A verbatim copy of every entry is required. Produce it now.

Input records.

>>>>>

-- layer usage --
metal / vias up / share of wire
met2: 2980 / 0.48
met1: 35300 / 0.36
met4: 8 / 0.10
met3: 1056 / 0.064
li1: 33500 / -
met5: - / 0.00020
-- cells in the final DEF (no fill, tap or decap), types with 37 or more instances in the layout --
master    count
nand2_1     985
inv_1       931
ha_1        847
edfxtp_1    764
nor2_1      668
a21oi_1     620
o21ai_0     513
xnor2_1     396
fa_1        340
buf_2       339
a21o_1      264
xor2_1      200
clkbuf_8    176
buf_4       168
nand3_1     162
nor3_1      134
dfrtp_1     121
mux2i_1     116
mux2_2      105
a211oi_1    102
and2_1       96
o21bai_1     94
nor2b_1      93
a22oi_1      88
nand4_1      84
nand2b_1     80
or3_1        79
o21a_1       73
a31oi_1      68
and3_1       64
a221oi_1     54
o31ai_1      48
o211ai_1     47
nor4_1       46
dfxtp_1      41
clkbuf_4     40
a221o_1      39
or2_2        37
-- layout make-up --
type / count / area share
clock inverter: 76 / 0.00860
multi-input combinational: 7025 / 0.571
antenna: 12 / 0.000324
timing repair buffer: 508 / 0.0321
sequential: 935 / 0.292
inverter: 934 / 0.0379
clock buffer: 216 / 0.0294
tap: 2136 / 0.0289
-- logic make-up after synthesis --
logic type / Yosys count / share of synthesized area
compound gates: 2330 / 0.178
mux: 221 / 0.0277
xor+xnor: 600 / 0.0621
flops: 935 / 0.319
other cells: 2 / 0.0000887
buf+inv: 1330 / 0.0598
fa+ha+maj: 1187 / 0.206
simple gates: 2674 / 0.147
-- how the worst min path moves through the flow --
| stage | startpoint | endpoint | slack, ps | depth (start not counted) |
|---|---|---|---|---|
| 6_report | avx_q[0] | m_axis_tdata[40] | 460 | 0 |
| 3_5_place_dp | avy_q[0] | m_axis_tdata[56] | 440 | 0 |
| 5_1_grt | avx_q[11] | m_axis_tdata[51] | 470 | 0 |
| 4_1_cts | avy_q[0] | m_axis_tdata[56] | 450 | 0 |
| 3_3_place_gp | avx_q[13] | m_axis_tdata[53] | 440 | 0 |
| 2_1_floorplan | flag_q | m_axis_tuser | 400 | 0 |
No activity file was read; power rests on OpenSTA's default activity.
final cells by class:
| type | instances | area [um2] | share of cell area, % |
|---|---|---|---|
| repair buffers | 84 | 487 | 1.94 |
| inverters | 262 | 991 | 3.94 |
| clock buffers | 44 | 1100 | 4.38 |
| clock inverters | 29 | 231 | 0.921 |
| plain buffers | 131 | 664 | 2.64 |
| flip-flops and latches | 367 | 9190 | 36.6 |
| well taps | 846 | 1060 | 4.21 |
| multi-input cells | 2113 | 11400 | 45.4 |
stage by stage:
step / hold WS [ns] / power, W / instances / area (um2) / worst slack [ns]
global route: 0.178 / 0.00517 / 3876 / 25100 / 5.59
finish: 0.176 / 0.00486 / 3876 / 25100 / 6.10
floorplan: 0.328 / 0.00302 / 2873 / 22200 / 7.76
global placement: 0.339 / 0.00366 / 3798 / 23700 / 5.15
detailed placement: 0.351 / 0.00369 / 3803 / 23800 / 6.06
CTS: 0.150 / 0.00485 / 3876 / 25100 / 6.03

<<<<<

The completed task.
-- layer usage --
metal / vias up / share of wire
met2: 2980 / 0.48
met1: 35300 / 0.36
met4: 8 / 0.10
met3: 1056 / 0.064
li1: 33500 / -
met5: - / 0.00020
-- cells in the final DEF (no fill, tap or decap), types with 37 or more instances in the layout --
master    count
nand2_1     985
inv_1       931
ha_1        847
edfxtp_1    764
nor2_1      668
a21oi_1     620
o21ai_0     513
xnor2_1     396
fa_1        340
buf_2       339
a21o_1      264
xor2_1      200
clkbuf_8    176
buf_4       168
nand3_1     162
nor3_1      134
dfrtp_1     121
mux2i_1     116
mux2_2      105
a211oi_1    102
and2_1       96
o21bai_1     94
nor2b_1      93
a22oi_1      88
nand4_1      84
nand2b_1     80
or3_1        79
o21a_1       73
a31oi_1      68
and3_1       64
a221oi_1     54
o31ai_1      48
o211ai_1     47
nor4_1       46
dfxtp_1      41
clkbuf_4     40
a221o_1      39
or2_2        37
-- layout make-up --
type / count / area share
clock inverter: 76 / 0.00860
multi-input combinational: 7025 / 0.571
antenna: 12 / 0.000324
timing repair buffer: 508 / 0.0321
sequential: 935 / 0.292
inverter: 934 / 0.0379
clock buffer: 216 / 0.0294
tap: 2136 / 0.0289
-- logic make-up after synthesis --
logic type / Yosys count / share of synthesized area
compound gates: 2330 / 0.178
mux: 221 / 0.0277
xor+xnor: 600 / 0.0621
flops: 935 / 0.319
other cells: 2 / 0.0000887
buf+inv: 1330 / 0.0598
fa+ha+maj: 1187 / 0.206
simple gates: 2674 / 0.147
-- how the worst min path moves through the flow --
| stage | startpoint | endpoint | slack, ps | depth (start not counted) |
|---|---|---|---|---|
| 6_report | avx_q[0] | m_axis_tdata[40] | 460 | 0 |
| 3_5_place_dp | avy_q[0] | m_axis_tdata[56] | 440 | 0 |
| 5_1_grt | avx_q[11] | m_axis_tdata[51] | 470 | 0 |
| 4_1_cts | avy_q[0] | m_axis_tdata[56] | 450 | 0 |
| 3_3_place_gp | avx_q[13] | m_axis_tdata[53] | 440 | 0 |
| 2_1_floorplan | flag_q | m_axis_tuser | 400 | 0 |
No activity file was read; power rests on OpenSTA's default activity.
final cells by class:
| type | instances | area [um2] | share of cell area, % |
|---|---|---|---|
| repair buffers | 84 | 487 | 1.94 |
| inverters | 262 | 991 | 3.94 |
| clock buffers | 44 | 1100 | 4.38 |
| clock inverters | 29 | 231 | 0.921 |
| plain buffers | 131 | 664 | 2.64 |
| flip-flops and latches | 367 | 9190 | 36.6 |
| well taps | 846 | 1060 | 4.21 |
| multi-input cells | 2113 | 11400 | 45.4 |
stage by stage:
step / hold WS [ns] / power, W / instances / area (um2) / worst slack [ns]
global route: 0.178 / 0.00517 / 3876 / 25100 / 5.59
finish: 0.176 / 0.00486 / 3876 / 25100 / 6.10
floorplan: 0.328 / 0.00302 / 2873 / 22200 / 7.76
global placement: 0.339 / 0.00366 / 3798 / 23700 / 5.15
detailed placement: 0.351 / 0.00369 / 3803 / 23800 / 6.06
CTS: 0.150 / 0.00485 / 3876 / 25100 / 6.03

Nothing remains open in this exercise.